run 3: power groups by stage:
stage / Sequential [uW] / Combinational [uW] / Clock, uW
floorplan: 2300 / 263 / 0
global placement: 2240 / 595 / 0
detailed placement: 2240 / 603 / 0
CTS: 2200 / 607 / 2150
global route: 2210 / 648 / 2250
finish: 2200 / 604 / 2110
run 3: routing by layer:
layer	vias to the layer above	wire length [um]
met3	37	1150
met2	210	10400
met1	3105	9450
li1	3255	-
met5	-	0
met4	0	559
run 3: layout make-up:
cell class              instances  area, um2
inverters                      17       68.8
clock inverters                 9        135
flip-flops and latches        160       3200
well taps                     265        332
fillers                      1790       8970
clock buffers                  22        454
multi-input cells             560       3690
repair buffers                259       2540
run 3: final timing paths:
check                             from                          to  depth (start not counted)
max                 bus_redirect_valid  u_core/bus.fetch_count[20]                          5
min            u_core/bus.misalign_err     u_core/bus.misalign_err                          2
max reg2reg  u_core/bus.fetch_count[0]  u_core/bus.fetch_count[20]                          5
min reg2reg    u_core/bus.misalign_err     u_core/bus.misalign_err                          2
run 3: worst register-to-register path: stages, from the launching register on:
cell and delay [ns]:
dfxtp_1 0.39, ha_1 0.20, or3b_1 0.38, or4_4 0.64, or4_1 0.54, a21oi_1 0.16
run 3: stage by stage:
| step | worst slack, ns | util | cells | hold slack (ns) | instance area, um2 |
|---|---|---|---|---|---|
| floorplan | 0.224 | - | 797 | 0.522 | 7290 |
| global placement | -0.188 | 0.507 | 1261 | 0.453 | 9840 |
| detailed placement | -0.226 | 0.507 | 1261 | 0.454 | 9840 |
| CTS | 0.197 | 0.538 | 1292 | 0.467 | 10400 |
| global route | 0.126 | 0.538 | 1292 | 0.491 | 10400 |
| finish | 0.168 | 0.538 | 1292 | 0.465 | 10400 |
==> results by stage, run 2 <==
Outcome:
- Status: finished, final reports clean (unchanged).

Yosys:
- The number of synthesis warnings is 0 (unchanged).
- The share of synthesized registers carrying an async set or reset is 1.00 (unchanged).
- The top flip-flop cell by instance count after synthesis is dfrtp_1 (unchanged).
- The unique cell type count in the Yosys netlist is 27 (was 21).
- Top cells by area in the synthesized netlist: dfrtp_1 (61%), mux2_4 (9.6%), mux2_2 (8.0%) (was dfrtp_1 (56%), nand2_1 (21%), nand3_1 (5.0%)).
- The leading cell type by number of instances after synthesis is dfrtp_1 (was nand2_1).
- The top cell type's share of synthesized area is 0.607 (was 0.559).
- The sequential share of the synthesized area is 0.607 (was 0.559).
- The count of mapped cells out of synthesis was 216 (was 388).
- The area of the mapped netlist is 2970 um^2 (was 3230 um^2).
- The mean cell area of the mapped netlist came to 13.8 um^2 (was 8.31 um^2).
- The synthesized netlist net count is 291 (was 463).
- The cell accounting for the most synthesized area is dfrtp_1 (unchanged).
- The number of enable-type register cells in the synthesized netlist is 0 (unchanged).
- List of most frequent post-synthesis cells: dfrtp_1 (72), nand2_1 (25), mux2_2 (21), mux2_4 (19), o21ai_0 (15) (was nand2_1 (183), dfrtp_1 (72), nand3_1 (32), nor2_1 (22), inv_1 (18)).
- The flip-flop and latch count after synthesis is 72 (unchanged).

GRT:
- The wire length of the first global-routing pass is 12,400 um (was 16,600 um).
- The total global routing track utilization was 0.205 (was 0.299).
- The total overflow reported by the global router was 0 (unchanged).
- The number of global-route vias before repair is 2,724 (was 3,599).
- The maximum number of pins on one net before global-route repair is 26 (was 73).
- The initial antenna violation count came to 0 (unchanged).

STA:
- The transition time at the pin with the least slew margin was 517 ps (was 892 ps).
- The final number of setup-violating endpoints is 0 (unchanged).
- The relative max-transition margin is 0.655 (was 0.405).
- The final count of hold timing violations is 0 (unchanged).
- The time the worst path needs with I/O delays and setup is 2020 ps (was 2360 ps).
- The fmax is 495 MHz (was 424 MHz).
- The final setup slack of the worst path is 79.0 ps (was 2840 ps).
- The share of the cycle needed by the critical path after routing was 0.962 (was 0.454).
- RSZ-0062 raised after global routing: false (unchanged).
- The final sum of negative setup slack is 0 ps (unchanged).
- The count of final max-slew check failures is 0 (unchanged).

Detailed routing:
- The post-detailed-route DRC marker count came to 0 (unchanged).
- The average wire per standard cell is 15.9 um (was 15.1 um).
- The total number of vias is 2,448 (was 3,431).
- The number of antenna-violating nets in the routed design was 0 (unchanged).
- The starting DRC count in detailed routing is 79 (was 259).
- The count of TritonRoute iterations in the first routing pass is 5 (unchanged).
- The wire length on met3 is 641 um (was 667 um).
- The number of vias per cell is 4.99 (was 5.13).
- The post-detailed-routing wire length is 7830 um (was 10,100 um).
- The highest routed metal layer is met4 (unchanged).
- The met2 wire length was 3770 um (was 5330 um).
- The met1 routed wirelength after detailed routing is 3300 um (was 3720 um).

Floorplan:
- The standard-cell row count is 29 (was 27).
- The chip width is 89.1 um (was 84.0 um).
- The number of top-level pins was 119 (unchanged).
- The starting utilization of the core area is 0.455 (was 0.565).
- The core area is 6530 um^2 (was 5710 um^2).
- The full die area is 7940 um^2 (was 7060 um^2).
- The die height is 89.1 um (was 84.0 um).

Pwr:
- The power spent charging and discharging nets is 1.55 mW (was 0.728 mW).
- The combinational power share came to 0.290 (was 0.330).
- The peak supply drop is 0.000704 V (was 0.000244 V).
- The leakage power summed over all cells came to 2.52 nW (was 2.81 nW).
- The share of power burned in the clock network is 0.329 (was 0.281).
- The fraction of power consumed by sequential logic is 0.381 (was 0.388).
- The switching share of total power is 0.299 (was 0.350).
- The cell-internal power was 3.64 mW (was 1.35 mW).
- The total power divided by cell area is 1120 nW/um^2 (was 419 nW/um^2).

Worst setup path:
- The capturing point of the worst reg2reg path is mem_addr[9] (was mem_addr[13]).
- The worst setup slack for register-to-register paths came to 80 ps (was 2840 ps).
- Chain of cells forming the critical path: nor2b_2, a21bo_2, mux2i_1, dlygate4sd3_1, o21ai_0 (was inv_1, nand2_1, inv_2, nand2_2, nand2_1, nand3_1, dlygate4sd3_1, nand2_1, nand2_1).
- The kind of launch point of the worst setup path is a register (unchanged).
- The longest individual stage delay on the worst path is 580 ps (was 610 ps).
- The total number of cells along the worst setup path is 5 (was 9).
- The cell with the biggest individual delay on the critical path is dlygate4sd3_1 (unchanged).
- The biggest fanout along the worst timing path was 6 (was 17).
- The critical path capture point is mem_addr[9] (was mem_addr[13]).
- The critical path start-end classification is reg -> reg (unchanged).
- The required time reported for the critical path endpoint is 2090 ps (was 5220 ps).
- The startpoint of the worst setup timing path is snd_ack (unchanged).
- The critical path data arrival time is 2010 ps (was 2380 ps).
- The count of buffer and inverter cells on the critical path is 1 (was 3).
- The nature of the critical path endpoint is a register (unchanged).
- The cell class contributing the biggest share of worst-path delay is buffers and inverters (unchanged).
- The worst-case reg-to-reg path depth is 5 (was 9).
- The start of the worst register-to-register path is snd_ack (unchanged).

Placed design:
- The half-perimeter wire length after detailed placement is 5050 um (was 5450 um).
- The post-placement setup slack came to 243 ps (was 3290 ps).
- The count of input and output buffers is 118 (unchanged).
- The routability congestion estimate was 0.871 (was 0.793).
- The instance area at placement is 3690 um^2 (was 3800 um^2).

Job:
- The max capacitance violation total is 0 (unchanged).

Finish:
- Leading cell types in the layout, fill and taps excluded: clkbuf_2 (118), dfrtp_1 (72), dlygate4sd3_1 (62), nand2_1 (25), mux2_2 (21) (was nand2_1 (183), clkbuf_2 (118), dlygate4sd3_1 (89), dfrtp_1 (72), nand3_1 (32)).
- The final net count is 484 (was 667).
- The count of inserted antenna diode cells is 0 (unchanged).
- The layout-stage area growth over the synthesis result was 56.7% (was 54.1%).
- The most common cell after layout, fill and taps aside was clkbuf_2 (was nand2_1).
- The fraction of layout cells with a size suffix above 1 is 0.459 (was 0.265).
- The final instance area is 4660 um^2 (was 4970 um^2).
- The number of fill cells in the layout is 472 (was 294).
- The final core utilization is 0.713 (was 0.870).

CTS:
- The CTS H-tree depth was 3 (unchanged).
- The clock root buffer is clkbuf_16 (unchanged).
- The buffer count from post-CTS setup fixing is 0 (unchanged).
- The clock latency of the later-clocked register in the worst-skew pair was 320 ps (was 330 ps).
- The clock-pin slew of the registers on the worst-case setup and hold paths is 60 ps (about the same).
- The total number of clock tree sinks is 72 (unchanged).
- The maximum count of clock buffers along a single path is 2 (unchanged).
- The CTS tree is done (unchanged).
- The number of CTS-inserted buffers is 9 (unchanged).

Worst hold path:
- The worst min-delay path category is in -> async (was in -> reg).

--

Try it:
Will you return exactly the lines above from the one with "- The final net count is 484 (was 667)." down to the one with "- The number of fill", counting both as part of the range?

Result for this exercise:
- The final net count is 484 (was 667).
- The count of inserted antenna diode cells is 0 (unchanged).
- The layout-stage area growth over the synthesis result was 56.7% (was 54.1%).
- The most common cell after layout, fill and taps aside was clkbuf_2 (was nand2_1).
- The fraction of layout cells with a size suffix above 1 is 0.459 (was 0.265).
- The final instance area is 4660 um^2 (was 4970 um^2).
- The number of fill cells in the layout is 472 (was 294).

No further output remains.